Stored entries
===== src/rtl/dspl_fmt_counter.sv =====
// Display formatter: binary count -> four BCD digits on d5..d8 with leading-zero blanking,
// status nibble on d1, optional whole-display blink.
module dspl_fmt_counter #(
    parameter int unsigned CLK_HZ   = 100_000_000,
    parameter int unsigned BLINK_MS = 500
) (
    input  logic        clock,
    input  logic        reset,
    input  logic        load,
    input  logic [13:0] value,
    input  logic [3:0]  status,
    input  logic        status_en,
    input  logic        blink_en,
    output logic        busy,
    output logic        done,
    output logic [5:0]  d1,
    output logic [5:0]  d2,
    output logic [5:0]  d3,
    output logic [5:0]  d4,
    output logic [5:0]  d5,
    output logic [5:0]  d6,
    output logic [5:0]  d7,
    output logic [5:0]  d8
);

    localparam int unsigned BIN_W    = 14;
    localparam int unsigned BCD_W    = 16;
    localparam int unsigned CNT_W    = 4;
    localparam int unsigned SHIFTS   = 14;
    localparam int unsigned MAX_VAL  = 9999;
    localparam int unsigned TICK_CYC = (CLK_HZ / 1000 < 1) ? 1 : CLK_HZ / 1000;
    localparam int unsigned PRE_W    = (TICK_CYC > 1) ? $clog2(TICK_CYC) : 1;
    localparam int unsigned MS_W     = (BLINK_MS > 1) ? $clog2(BLINK_MS) : 1;

    typedef enum logic [1:0] {
        IDLE   = 2'd0,
        SHIFT  = 2'd1,
        COMMIT = 2'd2
    } state_t;

    state_t                  state_q, state_d;
    logic [BIN_W-1:0]        bin_q, bin_d;
    logic [BCD_W-1:0]        bcd_q, bcd_d, bcd_adj;
    logic [CNT_W-1:0]        cnt_q, cnt_d;
    logic                    ovf_q, ovf_d;
    logic                    commit;
    logic [3:0][5:0]         st_q, st_d;
    logic [PRE_W-1:0]        pre_q, pre_d;
    logic [MS_W-1:0]         ms_q, ms_d;
    logic                    phase_q, phase_d;
    logic                    tick;
    logic [3:0]              th, hu, te, un;
    logic                    en_th, en_hu, en_te;

    // Double-dabble correction: any BCD nibble >= 5 gets +3 before the shift.
    function automatic logic [BCD_W-1:0] dd_adj(input logic [BCD_W-1:0] b);
        logic [BCD_W-1:0] r;
        r = b;
        for (int i = 0; i < 4; i++) begin
            if (b[i*4 +: 4] >= 4'd5) r[i*4 +: 4] = b[i*4 +: 4] + 4'd3;
        end
        return r;
    endfunction

    always_ff @(posedge clock or posedge reset) begin
        if (reset) state_q <= IDLE;
        else       state_q <= state_d;
    end

    // Conversion FSM and datapath next-state.
    always_comb begin
        state_d = state_q;
        bin_d   = bin_q;
        bcd_d   = bcd_q;
        cnt_d   = cnt_q;
        ovf_d   = ovf_q;
        commit  = 1'b0;
        bcd_adj = dd_adj(bcd_q);
        case (state_q)
            IDLE: begin
                if (load) begin
                    ovf_d   = (value > BIN_W'(MAX_VAL));
                    bin_d   = ovf_d ? BIN_W'(MAX_VAL) : value;
                    bcd_d   = '0;
                    cnt_d   = '0;
                    state_d = SHIFT;
                end
            end
            SHIFT: begin
                bcd_d = {bcd_adj[BCD_W-2:0], bin_q[BIN_W-1]};
                bin_d = {bin_q[BIN_W-2:0], 1'b0};
                cnt_d = cnt_q + CNT_W'(1);
                if (cnt_q == CNT_W'(SHIFTS - 1)) state_d = COMMIT;
            end
            COMMIT: begin
                commit  = 1'b1;
                state_d = IDLE;
            end
            default: state_d = IDLE;
        endcase
    end

    // Digit codes with leading-zero blanking; units digit always lit, its point flags saturation.
    always_comb begin
        th    = bcd_q[15:12];
        hu    = bcd_q[11:8];
        te    = bcd_q[7:4];
        un    = bcd_q[3:0];
        en_th = |th;
        en_hu = en_th | (|hu);
        en_te = en_hu | (|te);
        st_d  = st_q;
        if (commit) begin
            st_d[0] = {en_th, th, 1'b0};
            st_d[1] = {en_hu, hu, 1'b0};
            st_d[2] = {en_te, te, 1'b0};
            st_d[3] = {1'b1,  un, ovf_q};
        end
    end

    // Blink timing: ms prescaler then half-period counter; held idle while blink is off.
    always_comb begin
        pre_d   = pre_q;
        ms_d    = ms_q;
        phase_d = phase_q;
        tick    = 1'b0;
        if (!blink_en) begin
            pre_d   = '0;
            ms_d    = '0;
            phase_d = 1'b1;
        end else begin
            tick  = (pre_q == PRE_W'(TICK_CYC - 1));
            pre_d = tick ? '0 : pre_q + PRE_W'(1);
            if (tick) begin
                if (ms_q == MS_W'(BLINK_MS - 1)) begin
                    ms_d    = '0;
                    phase_d = ~phase_q;
                end else begin
                    ms_d = ms_q + MS_W'(1);
                end
            end
        end
    end

    always_ff @(posedge clock or posedge reset) begin
        if (reset) begin
            bin_q   <= '0;
            bcd_q   <= '0;
            cnt_q   <= '0;
            ovf_q   <= 1'b0;
            st_q    <= '0;
            pre_q   <= '0;
            ms_q    <= '0;
            phase_q <= 1'b1;
        end else begin
            bin_q   <= bin_d;
            bcd_q   <= bcd_d;
            cnt_q   <= cnt_d;
            ovf_q   <= ovf_d;
            st_q    <= st_d;
            pre_q   <= pre_d;
            ms_q    <= ms_d;
            phase_q <= phase_d;
        end
    end

    // Output registers use next-cycle phase so the enable mask lines up with the stored code.
    always_ff @(posedge clock or posedge reset) begin
        if (reset) begin
            busy <= 1'b0;
            done <= 1'b0;
            d1   <= '0;
            d5   <= '0;
            d6   <= '0;
            d7   <= '0;
            d8   <= '0;
        end else begin
            busy <= (state_d != IDLE);
            done <= commit;
            d1   <= {status_en & phase_d, status, 1'b0};
            d5   <= {st_d[0][5] & phase_d, st_d[0][4:0]};
            d6   <= {st_d[1][5] & phase_d, st_d[1][4:0]};
            d7   <= {st_d[2][5] & phase_d, st_d[2][4:0]};
            d8   <= {st_d[3][5] & phase_d, st_d[3][4:0]};
        end
    end

    assign d2 = 6'b0;
    assign d3 = 6'b0;
    assign d4 = 6'b0;

endmodule
**config.mk**
```make
export PLATFORM = sky130hd
export DESIGN_NAME = noc_xbar_reg
export DESIGN_NICKNAME = d
export VERILOG_FILES = /design/src/rtl/noc_xbar_pkg.sv /design/src/rtl/noc_xbar_out_stage.sv /design/src/rtl/noc_xbar_reg.sv
export SDC_FILE = /design/constraint.sdc
export NUM_CORES = 1
export LEC_CHECK = 0
export ABC_AREA = 1
export ABC_CLOCK_PERIOD_IN_PS = 2850
export CAP_MARGIN = 30
export CORE_MARGIN = 2
export CORE_UTILIZATION = 35
export DETAILED_ROUTE_END_ITERATION = 10
export DONT_BUFFER_PORTS = 1
export HOLD_SLACK_MARGIN = 0.03
export MAX_ROUTING_LAYER = met4
export PLACE_DENSITY = 0.58
export SLEW_MARGIN = 20
export SYNTH_ARGS = -nofsm -noshare
export SYNTH_HDL_FRONTEND = slang
export SYNTH_SLANG_ARGS = --single-unit
```
**constraint.sdc**
```tcl
create_clock -name clk -period 2.85 [get_ports clk]
set_input_delay 0.57 -clock clk [delete_from_list [all_inputs] [get_ports clk]]
set_output_delay 0.57 -clock clk [all_outputs]
set_load 0.02 [all_outputs]
```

* **TASK DETAILS**: Reproduce all entries exactly, leaving each one whole.

* **WRITTEN ANSWER**:
===== src/rtl/dspl_fmt_counter.sv =====
// Display formatter: binary count -> four BCD digits on d5..d8 with leading-zero blanking,
// status nibble on d1, optional whole-display blink.
module dspl_fmt_counter #(
    parameter int unsigned CLK_HZ   = 100_000_000,
    parameter int unsigned BLINK_MS = 500
) (
    input  logic        clock,
    input  logic        reset,
    input  logic        load,
    input  logic [13:0] value,
    input  logic [3:0]  status,
    input  logic        status_en,
    input  logic        blink_en,
    output logic        busy,
    output logic        done,
    output logic [5:0]  d1,
    output logic [5:0]  d2,
    output logic [5:0]  d3,
    output logic [5:0]  d4,
    output logic [5:0]  d5,
    output logic [5:0]  d6,
    output logic [5:0]  d7,
    output logic [5:0]  d8
);

    localparam int unsigned BIN_W    = 14;
    localparam int unsigned BCD_W    = 16;
    localparam int unsigned CNT_W    = 4;
    localparam int unsigned SHIFTS   = 14;
    localparam int unsigned MAX_VAL  = 9999;
    localparam int unsigned TICK_CYC = (CLK_HZ / 1000 < 1) ? 1 : CLK_HZ / 1000;
    localparam int unsigned PRE_W    = (TICK_CYC > 1) ? $clog2(TICK_CYC) : 1;
    localparam int unsigned MS_W     = (BLINK_MS > 1) ? $clog2(BLINK_MS) : 1;

    typedef enum logic [1:0] {
        IDLE   = 2'd0,
        SHIFT  = 2'd1,
        COMMIT = 2'd2
    } state_t;

    state_t                  state_q, state_d;
    logic [BIN_W-1:0]        bin_q, bin_d;
    logic [BCD_W-1:0]        bcd_q, bcd_d, bcd_adj;
    logic [CNT_W-1:0]        cnt_q, cnt_d;
    logic                    ovf_q, ovf_d;
    logic                    commit;
    logic [3:0][5:0]         st_q, st_d;
    logic [PRE_W-1:0]        pre_q, pre_d;
    logic [MS_W-1:0]         ms_q, ms_d;
    logic                    phase_q, phase_d;
    logic                    tick;
    logic [3:0]              th, hu, te, un;
    logic                    en_th, en_hu, en_te;

    // Double-dabble correction: any BCD nibble >= 5 gets +3 before the shift.
    function automatic logic [BCD_W-1:0] dd_adj(input logic [BCD_W-1:0] b);
        logic [BCD_W-1:0] r;
        r = b;
        for (int i = 0; i < 4; i++) begin
            if (b[i*4 +: 4] >= 4'd5) r[i*4 +: 4] = b[i*4 +: 4] + 4'd3;
        end
        return r;
    endfunction

    always_ff @(posedge clock or posedge reset) begin
        if (reset) state_q <= IDLE;
        else       state_q <= state_d;
    end

    // Conversion FSM and datapath next-state.
    always_comb begin
        state_d = state_q;
        bin_d   = bin_q;
        bcd_d   = bcd_q;
        cnt_d   = cnt_q;
        ovf_d   = ovf_q;
        commit  = 1'b0;
        bcd_adj = dd_adj(bcd_q);
        case (state_q)
            IDLE: begin
                if (load) begin
                    ovf_d   = (value > BIN_W'(MAX_VAL));
                    bin_d   = ovf_d ? BIN_W'(MAX_VAL) : value;
                    bcd_d   = '0;
                    cnt_d   = '0;
                    state_d = SHIFT;
                end
            end
            SHIFT: begin
                bcd_d = {bcd_adj[BCD_W-2:0], bin_q[BIN_W-1]};
                bin_d = {bin_q[BIN_W-2:0], 1'b0};
                cnt_d = cnt_q + CNT_W'(1);
                if (cnt_q == CNT_W'(SHIFTS - 1)) state_d = COMMIT;
            end
            COMMIT: begin
                commit  = 1'b1;
                state_d = IDLE;
            end
            default: state_d = IDLE;
        endcase
    end

    // Digit codes with leading-zero blanking; units digit always lit, its point flags saturation.
    always_comb begin
        th    = bcd_q[15:12];
        hu    = bcd_q[11:8];
        te    = bcd_q[7:4];
        un    = bcd_q[3:0];
        en_th = |th;
        en_hu = en_th | (|hu);
        en_te = en_hu | (|te);
        st_d  = st_q;
        if (commit) begin
            st_d[0] = {en_th, th, 1'b0};
            st_d[1] = {en_hu, hu, 1'b0};
            st_d[2] = {en_te, te, 1'b0};
            st_d[3] = {1'b1,  un, ovf_q};
        end
    end

    // Blink timing: ms prescaler then half-period counter; held idle while blink is off.
    always_comb begin
        pre_d   = pre_q;
        ms_d    = ms_q;
        phase_d = phase_q;
        tick    = 1'b0;
        if (!blink_en) begin
            pre_d   = '0;
            ms_d    = '0;
            phase_d = 1'b1;
        end else begin
            tick  = (pre_q == PRE_W'(TICK_CYC - 1));
            pre_d = tick ? '0 : pre_q + PRE_W'(1);
            if (tick) begin
                if (ms_q == MS_W'(BLINK_MS - 1)) begin
                    ms_d    = '0;
                    phase_d = ~phase_q;
                end else begin
                    ms_d = ms_q + MS_W'(1);
                end
            end
        end
    end

    always_ff @(posedge clock or posedge reset) begin
        if (reset) begin
            bin_q   <= '0;
            bcd_q   <= '0;
            cnt_q   <= '0;
            ovf_q   <= 1'b0;
            st_q    <= '0;
            pre_q   <= '0;
            ms_q    <= '0;
            phase_q <= 1'b1;
        end else begin
            bin_q   <= bin_d;
            bcd_q   <= bcd_d;
            cnt_q   <= cnt_d;
            ovf_q   <= ovf_d;
            st_q    <= st_d;
            pre_q   <= pre_d;
            ms_q    <= ms_d;
            phase_q <= phase_d;
        end
    end

    // Output registers use next-cycle phase so the enable mask lines up with the stored code.
    always_ff @(posedge clock or posedge reset) begin
        if (reset) begin
            busy <= 1'b0;
            done <= 1'b0;
            d1   <= '0;
            d5   <= '0;
            d6   <= '0;
            d7   <= '0;
            d8   <= '0;
        end else begin
            busy <= (state_d != IDLE);
            done <= commit;
            d1   <= {status_en & phase_d, status, 1'b0};
            d5   <= {st_d[0][5] & phase_d, st_d[0][4:0]};
            d6   <= {st_d[1][5] & phase_d, st_d[1][4:0]};
            d7   <= {st_d[2][5] & phase_d, st_d[2][4:0]};
            d8   <= {st_d[3][5] & phase_d, st_d[3][4:0]};
        end
    end

    assign d2 = 6'b0;
    assign d3 = 6'b0;
    assign d4 = 6'b0;

endmodule
**config.mk**
```make
export PLATFORM = sky130hd
export DESIGN_NAME = noc_xbar_reg
export DESIGN_NICKNAME = d
export VERILOG_FILES = /design/src/rtl/noc_xbar_pkg.sv /design/src/rtl/noc_xbar_out_stage.sv /design/src/rtl/noc_xbar_reg.sv
export SDC_FILE = /design/constraint.sdc
export NUM_CORES = 1
export LEC_CHECK = 0
export ABC_AREA = 1
export ABC_CLOCK_PERIOD_IN_PS = 2850
export CAP_MARGIN = 30
export CORE_MARGIN = 2
export CORE_UTILIZATION = 35
export DETAILED_ROUTE_END_ITERATION = 10
export DONT_BUFFER_PORTS = 1
export HOLD_SLACK_MARGIN = 0.03
export MAX_ROUTING_LAYER = met4
export PLACE_DENSITY = 0.58
export SLEW_MARGIN = 20
export SYNTH_ARGS = -nofsm -noshare
export SYNTH_HDL_FRONTEND = slang
export SYNTH_SLANG_ARGS = --single-unit
```
**constraint.sdc**
```tcl
create_clock -name clk -period 2.85 [get_ports clk]
set_input_delay 0.57 -clock clk [delete_from_list [all_inputs] [get_ports clk]]
set_output_delay 0.57 -clock clk [all_outputs]
set_load 0.02 [all_outputs]
```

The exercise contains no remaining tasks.